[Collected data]
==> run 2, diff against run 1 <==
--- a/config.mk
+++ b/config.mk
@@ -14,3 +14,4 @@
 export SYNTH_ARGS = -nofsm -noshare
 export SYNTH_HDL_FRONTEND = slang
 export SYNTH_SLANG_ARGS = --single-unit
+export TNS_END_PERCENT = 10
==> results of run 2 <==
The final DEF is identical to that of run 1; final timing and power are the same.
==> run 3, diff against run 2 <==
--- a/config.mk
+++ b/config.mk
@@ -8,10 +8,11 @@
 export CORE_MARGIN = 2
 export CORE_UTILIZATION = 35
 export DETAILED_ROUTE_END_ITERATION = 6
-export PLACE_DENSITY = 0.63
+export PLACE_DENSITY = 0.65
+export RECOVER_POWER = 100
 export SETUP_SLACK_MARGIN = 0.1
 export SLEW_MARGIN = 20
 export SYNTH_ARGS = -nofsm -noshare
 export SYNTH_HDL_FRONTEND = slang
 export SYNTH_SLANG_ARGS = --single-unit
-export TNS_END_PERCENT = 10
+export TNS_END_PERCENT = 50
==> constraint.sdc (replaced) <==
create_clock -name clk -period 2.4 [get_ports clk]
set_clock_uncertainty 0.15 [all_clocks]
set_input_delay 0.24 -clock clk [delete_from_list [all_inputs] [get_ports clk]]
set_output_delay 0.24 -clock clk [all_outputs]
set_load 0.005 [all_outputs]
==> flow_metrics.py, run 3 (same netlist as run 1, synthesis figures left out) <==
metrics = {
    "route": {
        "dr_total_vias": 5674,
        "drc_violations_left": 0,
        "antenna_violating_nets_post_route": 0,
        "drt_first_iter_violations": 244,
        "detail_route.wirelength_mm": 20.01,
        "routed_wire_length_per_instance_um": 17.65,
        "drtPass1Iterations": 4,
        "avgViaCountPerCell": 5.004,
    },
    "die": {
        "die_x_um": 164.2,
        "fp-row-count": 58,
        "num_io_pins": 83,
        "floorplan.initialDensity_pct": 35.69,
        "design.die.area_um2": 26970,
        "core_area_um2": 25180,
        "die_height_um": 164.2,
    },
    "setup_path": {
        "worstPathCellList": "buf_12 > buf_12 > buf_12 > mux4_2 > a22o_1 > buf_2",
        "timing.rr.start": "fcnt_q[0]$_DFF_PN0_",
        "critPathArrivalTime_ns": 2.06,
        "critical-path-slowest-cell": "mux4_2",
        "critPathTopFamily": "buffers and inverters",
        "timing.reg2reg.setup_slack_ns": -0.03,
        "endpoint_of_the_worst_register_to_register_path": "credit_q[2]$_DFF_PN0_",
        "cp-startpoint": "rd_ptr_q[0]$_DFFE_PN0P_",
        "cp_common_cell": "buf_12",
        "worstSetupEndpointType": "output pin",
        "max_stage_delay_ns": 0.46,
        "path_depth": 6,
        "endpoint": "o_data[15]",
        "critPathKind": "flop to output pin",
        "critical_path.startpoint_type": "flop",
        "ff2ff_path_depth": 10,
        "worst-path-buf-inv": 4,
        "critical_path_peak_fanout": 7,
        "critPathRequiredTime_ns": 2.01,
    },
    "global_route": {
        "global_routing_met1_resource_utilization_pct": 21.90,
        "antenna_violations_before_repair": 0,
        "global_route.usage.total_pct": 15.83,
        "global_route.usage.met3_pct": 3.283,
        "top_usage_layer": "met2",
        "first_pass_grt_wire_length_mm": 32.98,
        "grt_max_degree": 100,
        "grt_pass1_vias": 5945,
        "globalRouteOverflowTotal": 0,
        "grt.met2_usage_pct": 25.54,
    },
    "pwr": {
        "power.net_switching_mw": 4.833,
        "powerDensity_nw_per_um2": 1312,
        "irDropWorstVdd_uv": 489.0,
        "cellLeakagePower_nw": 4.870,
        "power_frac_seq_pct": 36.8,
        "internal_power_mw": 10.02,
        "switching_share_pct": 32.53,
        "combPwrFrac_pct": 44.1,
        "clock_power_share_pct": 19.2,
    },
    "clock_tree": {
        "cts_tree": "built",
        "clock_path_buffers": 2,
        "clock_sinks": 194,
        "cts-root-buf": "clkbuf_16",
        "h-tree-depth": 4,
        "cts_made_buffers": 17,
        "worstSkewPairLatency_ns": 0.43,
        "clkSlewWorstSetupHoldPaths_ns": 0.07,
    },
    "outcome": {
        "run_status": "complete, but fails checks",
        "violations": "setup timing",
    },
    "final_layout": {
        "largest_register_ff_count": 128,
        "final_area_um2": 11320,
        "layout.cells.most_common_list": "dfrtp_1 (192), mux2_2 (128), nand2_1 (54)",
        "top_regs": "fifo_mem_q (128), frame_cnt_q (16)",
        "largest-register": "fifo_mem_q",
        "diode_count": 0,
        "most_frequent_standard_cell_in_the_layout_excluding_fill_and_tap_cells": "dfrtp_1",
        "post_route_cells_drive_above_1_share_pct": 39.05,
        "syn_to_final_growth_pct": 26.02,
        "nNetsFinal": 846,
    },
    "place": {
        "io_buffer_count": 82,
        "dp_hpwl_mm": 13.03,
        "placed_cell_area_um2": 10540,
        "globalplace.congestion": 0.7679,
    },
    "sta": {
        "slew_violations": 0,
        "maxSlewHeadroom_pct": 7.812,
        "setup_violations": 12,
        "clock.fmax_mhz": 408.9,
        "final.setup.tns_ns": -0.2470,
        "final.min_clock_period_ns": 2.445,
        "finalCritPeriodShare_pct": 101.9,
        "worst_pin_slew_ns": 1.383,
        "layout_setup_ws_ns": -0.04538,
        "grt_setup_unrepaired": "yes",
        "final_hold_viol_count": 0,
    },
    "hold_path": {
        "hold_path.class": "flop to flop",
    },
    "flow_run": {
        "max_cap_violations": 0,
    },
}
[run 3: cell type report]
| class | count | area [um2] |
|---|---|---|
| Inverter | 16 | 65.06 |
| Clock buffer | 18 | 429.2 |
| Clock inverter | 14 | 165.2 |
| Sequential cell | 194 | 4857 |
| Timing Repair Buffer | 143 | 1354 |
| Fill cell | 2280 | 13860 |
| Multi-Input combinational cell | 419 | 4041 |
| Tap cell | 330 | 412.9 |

** Work required **
The records above need to be retyped in full, exactly as they stand.

** Exercise output **
==> run 2, diff against run 1 <==
--- a/config.mk
+++ b/config.mk
@@ -14,3 +14,4 @@
 export SYNTH_ARGS = -nofsm -noshare
 export SYNTH_HDL_FRONTEND = slang
 export SYNTH_SLANG_ARGS = --single-unit
+export TNS_END_PERCENT = 10
==> results of run 2 <==
The final DEF is identical to that of run 1; final timing and power are the same.
==> run 3, diff against run 2 <==
--- a/config.mk
+++ b/config.mk
@@ -8,10 +8,11 @@
 export CORE_MARGIN = 2
 export CORE_UTILIZATION = 35
 export DETAILED_ROUTE_END_ITERATION = 6
-export PLACE_DENSITY = 0.63
+export PLACE_DENSITY = 0.65
+export RECOVER_POWER = 100
 export SETUP_SLACK_MARGIN = 0.1
 export SLEW_MARGIN = 20
 export SYNTH_ARGS = -nofsm -noshare
 export SYNTH_HDL_FRONTEND = slang
 export SYNTH_SLANG_ARGS = --single-unit
-export TNS_END_PERCENT = 10
+export TNS_END_PERCENT = 50
==> constraint.sdc (replaced) <==
create_clock -name clk -period 2.4 [get_ports clk]
set_clock_uncertainty 0.15 [all_clocks]
set_input_delay 0.24 -clock clk [delete_from_list [all_inputs] [get_ports clk]]
set_output_delay 0.24 -clock clk [all_outputs]
set_load 0.005 [all_outputs]
==> flow_metrics.py, run 3 (same netlist as run 1, synthesis figures left out) <==
metrics = {
    "route": {
        "dr_total_vias": 5674,
        "drc_violations_left": 0,
        "antenna_violating_nets_post_route": 0,
        "drt_first_iter_violations": 244,
        "detail_route.wirelength_mm": 20.01,
        "routed_wire_length_per_instance_um": 17.65,
        "drtPass1Iterations": 4,
        "avgViaCountPerCell": 5.004,
    },
    "die": {
        "die_x_um": 164.2,
        "fp-row-count": 58,
        "num_io_pins": 83,
        "floorplan.initialDensity_pct": 35.69,
        "design.die.area_um2": 26970,
        "core_area_um2": 25180,
        "die_height_um": 164.2,
    },
    "setup_path": {
        "worstPathCellList": "buf_12 > buf_12 > buf_12 > mux4_2 > a22o_1 > buf_2",
        "timing.rr.start": "fcnt_q[0]$_DFF_PN0_",
        "critPathArrivalTime_ns": 2.06,
        "critical-path-slowest-cell": "mux4_2",
        "critPathTopFamily": "buffers and inverters",
        "timing.reg2reg.setup_slack_ns": -0.03,
        "endpoint_of_the_worst_register_to_register_path": "credit_q[2]$_DFF_PN0_",
        "cp-startpoint": "rd_ptr_q[0]$_DFFE_PN0P_",
        "cp_common_cell": "buf_12",
        "worstSetupEndpointType": "output pin",
        "max_stage_delay_ns": 0.46,
        "path_depth": 6,
        "endpoint": "o_data[15]",
        "critPathKind": "flop to output pin",
        "critical_path.startpoint_type": "flop",
        "ff2ff_path_depth": 10,
        "worst-path-buf-inv": 4,
        "critical_path_peak_fanout": 7,
        "critPathRequiredTime_ns": 2.01,
    },
    "global_route": {
        "global_routing_met1_resource_utilization_pct": 21.90,
        "antenna_violations_before_repair": 0,
        "global_route.usage.total_pct": 15.83,
        "global_route.usage.met3_pct": 3.283,
        "top_usage_layer": "met2",
        "first_pass_grt_wire_length_mm": 32.98,
        "grt_max_degree": 100,
        "grt_pass1_vias": 5945,
        "globalRouteOverflowTotal": 0,
        "grt.met2_usage_pct": 25.54,
    },
    "pwr": {
        "power.net_switching_mw": 4.833,
        "powerDensity_nw_per_um2": 1312,
        "irDropWorstVdd_uv": 489.0,
        "cellLeakagePower_nw": 4.870,
        "power_frac_seq_pct": 36.8,
        "internal_power_mw": 10.02,
        "switching_share_pct": 32.53,
        "combPwrFrac_pct": 44.1,
        "clock_power_share_pct": 19.2,
    },
    "clock_tree": {
        "cts_tree": "built",
        "clock_path_buffers": 2,
        "clock_sinks": 194,
        "cts-root-buf": "clkbuf_16",
        "h-tree-depth": 4,
        "cts_made_buffers": 17,
        "worstSkewPairLatency_ns": 0.43,
        "clkSlewWorstSetupHoldPaths_ns": 0.07,
    },
    "outcome": {
        "run_status": "complete, but fails checks",
        "violations": "setup timing",
    },
    "final_layout": {
        "largest_register_ff_count": 128,
        "final_area_um2": 11320,
        "layout.cells.most_common_list": "dfrtp_1 (192), mux2_2 (128), nand2_1 (54)",
        "top_regs": "fifo_mem_q (128), frame_cnt_q (16)",
        "largest-register": "fifo_mem_q",
        "diode_count": 0,
        "most_frequent_standard_cell_in_the_layout_excluding_fill_and_tap_cells": "dfrtp_1",
        "post_route_cells_drive_above_1_share_pct": 39.05,
        "syn_to_final_growth_pct": 26.02,
        "nNetsFinal": 846,
    },
    "place": {
        "io_buffer_count": 82,
        "dp_hpwl_mm": 13.03,
        "placed_cell_area_um2": 10540,
        "globalplace.congestion": 0.7679,
    },
    "sta": {
        "slew_violations": 0,
        "maxSlewHeadroom_pct": 7.812,
        "setup_violations": 12,
        "clock.fmax_mhz": 408.9,
        "final.setup.tns_ns": -0.2470,
        "final.min_clock_period_ns": 2.445,
        "finalCritPeriodShare_pct": 101.9,
        "worst_pin_slew_ns": 1.383,
        "layout_setup_ws_ns": -0.04538,
        "grt_setup_unrepaired": "yes",
        "final_hold_viol_count": 0,
    },
    "hold_path": {
        "hold_path.class": "flop to flop",
    },
    "flow_run": {
        "max_cap_violations": 0,
    },
}
[run 3: cell type report]
| class | count | area [um2] |
|---|---|---|
| Inverter | 16 | 65.06 |
| Clock buffer | 18 | 429.2 |
| Clock inverter | 14 | 165.2 |
| Sequential cell | 194 | 4857 |
| Timing Repair Buffer | 143 | 1354 |
| Fill cell | 2280 | 13860 |
| Multi-Input combinational cell | 419 | 4041 |
| Tap cell | 330 | 412.9 |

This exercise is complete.